An alcoholic patient presents with swelling and fissuring of the lips, cracking at the angles of the mouth, red eyes, and an oily, scaly rash of his scrotum. Which of the following foods would best help reverse the symptoms described in this patient?

Broccoli Dark green vegetables, especially broccoli, meats, and dairy products, are all high in riboflavin. Carrots are high in vitamin A, grapefruits in vitamin C, and whole grains in niacin. Chocolate cake is high in flavonoids, an antioxidant, fats, and carbohydrates.

A scientist is conducting an experiment on isolated mitochondria in a buffered solution, in the presence of ADP. At time = 0, oxygen and succinate were added to the mitochondrial suspension, and oxygen consumption measured as a function of time. At various times after starting the experiment (labeled as 1, 2, 3, and 4 in the figure shown), different chemicals were added to the solution. Which one of the following correctly describes which chemicals were added at times 1, 2, 3, and 4? A: Antimycin, Oligomycin, Cyanide, Carbon monoxide B: Antimycin, Cyanide, Dinitrophenol, Oligomycin C: Rotenone, Oligomycin, Dinitrophenol, Cyanide D: Rotenone, Dinitrophenol, Oligomycin, Carbon monoxide E: Dinitrophenol, Rotenone, Oligomycin, Cyanide F: Dinitrophenol, Cyanide, Oligomycin, Dinitrophenol

C At time = 0, succinate is donating electrons to the electron transfer chain through complex II. Succinate is converted to fumarate, and the FADH2 generated donates the electrons to coenzyme Q via complex II. The addition of a chemical at time = 1 does not affect oxygen consumption,and the rate of oxygen consumption is the same as before adding the chemical. Rotenone inhibits at complex I and would not affect electrons being donated through complex II. Antimycin blocks the transfer of electrons from complex III to complex IV and would be expected to block electron transfer, and oxygen consumption, from electrons donated from complex II. Dinitrophenol is an uncoupler and would be expected to increase the rate of oxygen consumption when added, because the uncoupler dissipates the proton gradient and makes it easier for the electron transfer chain to pump protons out of the mitochondria. At time= 2, electron flow stops, but it restarts at time = 3, and at a faster rate. Thus, at time = 3, an uncoupler (dinitrophenol) is added. The fact that electron flow can start again, after stopping, suggests that the chemical added at time = 2 inhibited phosphorylation because phosphorylation and oxygen consumption are coupled. Inhibiting phosphorylation, via oligomycin, will block oxygen consumption without inhibiting any steps in the electron transfer chain. This is why oxygen consumption can resume again once the uncoupler is added. At time = 4, all electron flow stops and that can be due to the addition of either cyanide or carbon monoxide, both of which inhibit at complex IV.
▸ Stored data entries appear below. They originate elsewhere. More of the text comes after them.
### src/rtl/adc_responder.sv
// rtl/adc_responder.sv - behavioural parallel-ADC responder (convStart/busy/rd_cs/adcVoltage)
// Optional feature: define RAMP_GEN_EN to convert an internal ramp instead of sampleIn.
module adc_responder #(
  parameter int DATA_WIDTH  = 8,
  parameter int CONV_CYCLES = 8
`ifdef RAMP_GEN_EN
  , parameter int RAMP_STEP = 1
`endif
) (
  input  logic                  clk,
  input  logic                  reset,
  input  logic                  convStart,
  input  logic                  rd_cs,
  input  logic [DATA_WIDTH-1:0] sampleIn,
  output logic                  busy,
  output logic [DATA_WIDTH-1:0] adcVoltage,
  output logic                  convOverrun
);

  typedef enum logic {IDLE, CONV} stateType;

  localparam logic [7:0] CONV_LOAD = 8'(CONV_CYCLES - 1);

  stateType              state, stateNext;
  logic [7:0]            counter, counterNext;
  logic                  busyNext;
  logic                  convStartPrev;
  logic                  startEdge;
  logic                  startConv;
  logic                  convDone;
  logic                  overrunSet;
  logic [DATA_WIDTH-1:0] holdReg;
  logic [DATA_WIDTH-1:0] resultReg;
  logic [DATA_WIDTH-1:0] captureValue;

  assign startEdge = convStartPrev & ~convStart;

`ifdef RAMP_GEN_EN
  logic [DATA_WIDTH-1:0] ramp;
  logic                  unusedSample;

  assign unusedSample = ^sampleIn;
  assign captureValue = ramp;

  always_ff @(posedge clk) begin
    if (reset) begin
      ramp <= '0;
    end else if (convDone) begin
      ramp <= ramp + DATA_WIDTH'(RAMP_STEP);
    end
  end
`else
  assign captureValue = sampleIn;
`endif

  always_comb begin
    stateNext   = state;
    counterNext = counter;
    busyNext    = busy;
    startConv   = 1'b0;
    convDone    = 1'b0;
    overrunSet  = 1'b0;
    case (state)
      IDLE: begin
        if (startEdge) begin
          startConv   = 1'b1;
          counterNext = CONV_LOAD;
          busyNext    = 1'b1;
          stateNext   = CONV;
        end
      end
      CONV: begin
        // A request in the completion cycle is still an overrun: we are in CONV.
        overrunSet = startEdge;
        if (counter == 8'd0) begin
          convDone  = 1'b1;
          busyNext  = 1'b0;
          stateNext = IDLE;
        end else begin
          counterNext = counter - 8'd1;
        end
      end
      default: stateNext = IDLE;
    endcase
  end

  always_ff @(posedge clk) begin
    if (reset) begin
      state       <= IDLE;
      counter     <= 8'd0;
      busy        <= 1'b0;
      holdReg     <= '0;
      resultReg   <= '0;
      adcVoltage  <= '0;
      convOverrun <= 1'b0;
      // Track the pin through reset so a line held low across release is not an edge.
      convStartPrev <= convStart;
    end else begin
      state         <= stateNext;
      counter       <= counterNext;
      busy          <= busyNext;
      convStartPrev <= convStart;
      if (startConv) holdReg <= captureValue;
      if (convDone) resultReg <= holdReg;
      if (overrunSet) convOverrun <= 1'b1;
      adcVoltage <= rd_cs ? '0 : resultReg;
    end
  end

endmodule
Which component within mitochondria can exist in a radical form, and which can contribute to oxidative damage when oxygen is introduced into the system?

Coenzyme Q Coenzyme Q can accept either one or two electrons. When it accepts just one electron, it is in a radical state and can transfer that electron to oxygen by mistake, generating superoxide. The cytochromes contain an iron atom, which alternates between the ferric (+3) and ferrous (+2) states but is not considered a radical. Coenzyme A does not accept electrons to become a radical.
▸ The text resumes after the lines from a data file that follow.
$ cat src/rtl/cpu_ctrl_pkg.sv
// Shared encodings for the multicycle CPU control unit: states, opcodes,
// ALU codes, selector codes and the bundled control-word type.
package cpu_ctrl_pkg;

    localparam int OPW    = 6;
    localparam int RA_IDX = 31;

    typedef enum logic [2:0] {
        S_IF     = 3'd0,
        S_ID     = 3'd1,
        S_EXE_AL = 3'd2,
        S_EXE_BR = 3'd3,
        S_EXE_LS = 3'd4,
        S_MEM    = 3'd5,
        S_WB_AL  = 3'd6,
        S_WB_LD  = 3'd7
    } state_t;

    localparam logic [OPW-1:0] OP_ADD  = 6'b000000;
    localparam logic [OPW-1:0] OP_SUB  = 6'b000001;
    localparam logic [OPW-1:0] OP_ADDI = 6'b000010;
    localparam logic [OPW-1:0] OP_OR   = 6'b010000;
    localparam logic [OPW-1:0] OP_AND  = 6'b010001;
    localparam logic [OPW-1:0] OP_ORI  = 6'b010010;
    localparam logic [OPW-1:0] OP_SLT  = 6'b100110;
    localparam logic [OPW-1:0] OP_SW   = 6'b110000;
    localparam logic [OPW-1:0] OP_LW   = 6'b110001;
    localparam logic [OPW-1:0] OP_BEQ  = 6'b110100;
    localparam logic [OPW-1:0] OP_BNE  = 6'b110101;
    localparam logic [OPW-1:0] OP_J    = 6'b111000;
    localparam logic [OPW-1:0] OP_JR   = 6'b111001;
    localparam logic [OPW-1:0] OP_JAL  = 6'b111010;
    localparam logic [OPW-1:0] OP_HALT = 6'b111111;

    localparam logic [2:0] ALU_ADD = 3'b000;
    localparam logic [2:0] ALU_SUB = 3'b001;
    localparam logic [2:0] ALU_OR  = 3'b010;
    localparam logic [2:0] ALU_AND = 3'b011;
    localparam logic [2:0] ALU_SLT = 3'b100;

    localparam logic [1:0] PC_SEQ = 2'd0;
    localparam logic [1:0] PC_BR  = 2'd1;
    localparam logic [1:0] PC_JMP = 2'd2;
    localparam logic [1:0] PC_JR  = 2'd3;

    localparam logic [1:0] RD_RA = 2'd0;
    localparam logic [1:0] RD_RT = 2'd1;
    localparam logic [1:0] RD_RD = 2'd2;

    typedef struct packed {
        logic [1:0] pc_src;
        logic [1:0] reg_dst;
        logic       pc_write;
        logic       ir_write;
        logic       reg_write;
        logic       mem_write;
        logic       alu_src_a;
        logic       alu_src_b;
        logic       ext_sel;
        logic       db_src;
        logic       wr_pc4;
        logic [2:0] alu_op;
        logic       halted;
    } ctrl_t;

    function automatic logic [2:0] alu_code(input logic [OPW-1:0] op);
        case (op)
            OP_SUB:        return ALU_SUB;
            OP_OR, OP_ORI: return ALU_OR;
            OP_AND:        return ALU_AND;
            OP_SLT:        return ALU_SLT;
            default:       return ALU_ADD;
        endcase
    endfunction

    function automatic logic is_imm(input logic [OPW-1:0] op);
        return (op == OP_ADDI) || (op == OP_ORI);
    endfunction

endpackage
A firefighter is brought to the ER from the scene of a fire complaining of headaches, weakness, confusion, and difficulty breathing. His skin and mucous membranes appear very pink/red. The causative agent of these symptoms inhibits electron transport and oxidative phosphorylation by which one of the following mechanisms?

Combining with cytochrome oxidase The symptoms experienced by the firefighter could be caused by either cyanide or carbon monoxide, both of which inhibit cytochrome c oxidase. Both carbon monoxide and cyanide are by-products of fuel oxidation and would be generated during a fire. The firefighter most likely inhaled smoke that contained one or both of these compounds. Both agents will block the reduction of oxygen to water, thereby halting the electron transfer chain and oxidative phosphorylation. Neither agent is an uncoupler, nor do they block the adenine nucleotide translocase (so ADP levels will not be decreased). Rotenone, a fish poison, complexes with NADH dehydrogenase (complex I) to inhibit electron flow from complex I to coenzyme Q. Neither cyanide nor carbon monoxide will bind to coenzyme Q and block its ability to either accept or donate electrons.
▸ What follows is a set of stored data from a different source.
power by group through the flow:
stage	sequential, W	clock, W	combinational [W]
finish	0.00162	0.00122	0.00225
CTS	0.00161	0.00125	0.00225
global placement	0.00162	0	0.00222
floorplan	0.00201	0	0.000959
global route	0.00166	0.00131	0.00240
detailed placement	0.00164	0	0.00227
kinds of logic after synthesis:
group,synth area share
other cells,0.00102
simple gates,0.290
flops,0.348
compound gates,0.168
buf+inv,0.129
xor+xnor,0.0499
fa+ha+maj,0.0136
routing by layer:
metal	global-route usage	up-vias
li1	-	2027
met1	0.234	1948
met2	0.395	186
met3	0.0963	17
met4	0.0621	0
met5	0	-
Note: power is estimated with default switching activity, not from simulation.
The addition of the drug atractyloside to respiring isolated mitochondria, in a lightly buffered solution containing pyruvate, ADP, and ATP, results in a cessation of oxygen consumption. The addition of which one of the following will restore oxygen consumption to these mitochondria?

Dinitrophenol The addition of atractyloside to the mitochondria blocks the adenine nucleotide translocase such that newly synthesized ATP in the mitochondrial matrix cannot exchange with ADP in the cytoplasm. This will lead to a lack of ADP in the mitochondrial matrix and an inability to synthesize more ATP. As the ATP synthase stops working, the proton gradient across the inner mitochondrial membrane increases in size (because the major reduction in gradient size is protons entering the ATP synthase to synthesize ATP) until the electron transfer chain can no longer pump protons out of the matrix because the energy generated from electron transfer is insufficient to create an even larger proton gradient. The way to restore electron flow is to add an uncoupler, which uncouples electron flow from ATP synthesis. The uncoupler destroys the proton gradient, thereby allowing proton extrusion to occur, and oxygen consumption to resume. There will still be no ATP synthesis because there is no proton gradient to drive synthesis. The addition of rotenone, succinate, oligomycin, or carbon monoxide would not help because none of those are uncouplers.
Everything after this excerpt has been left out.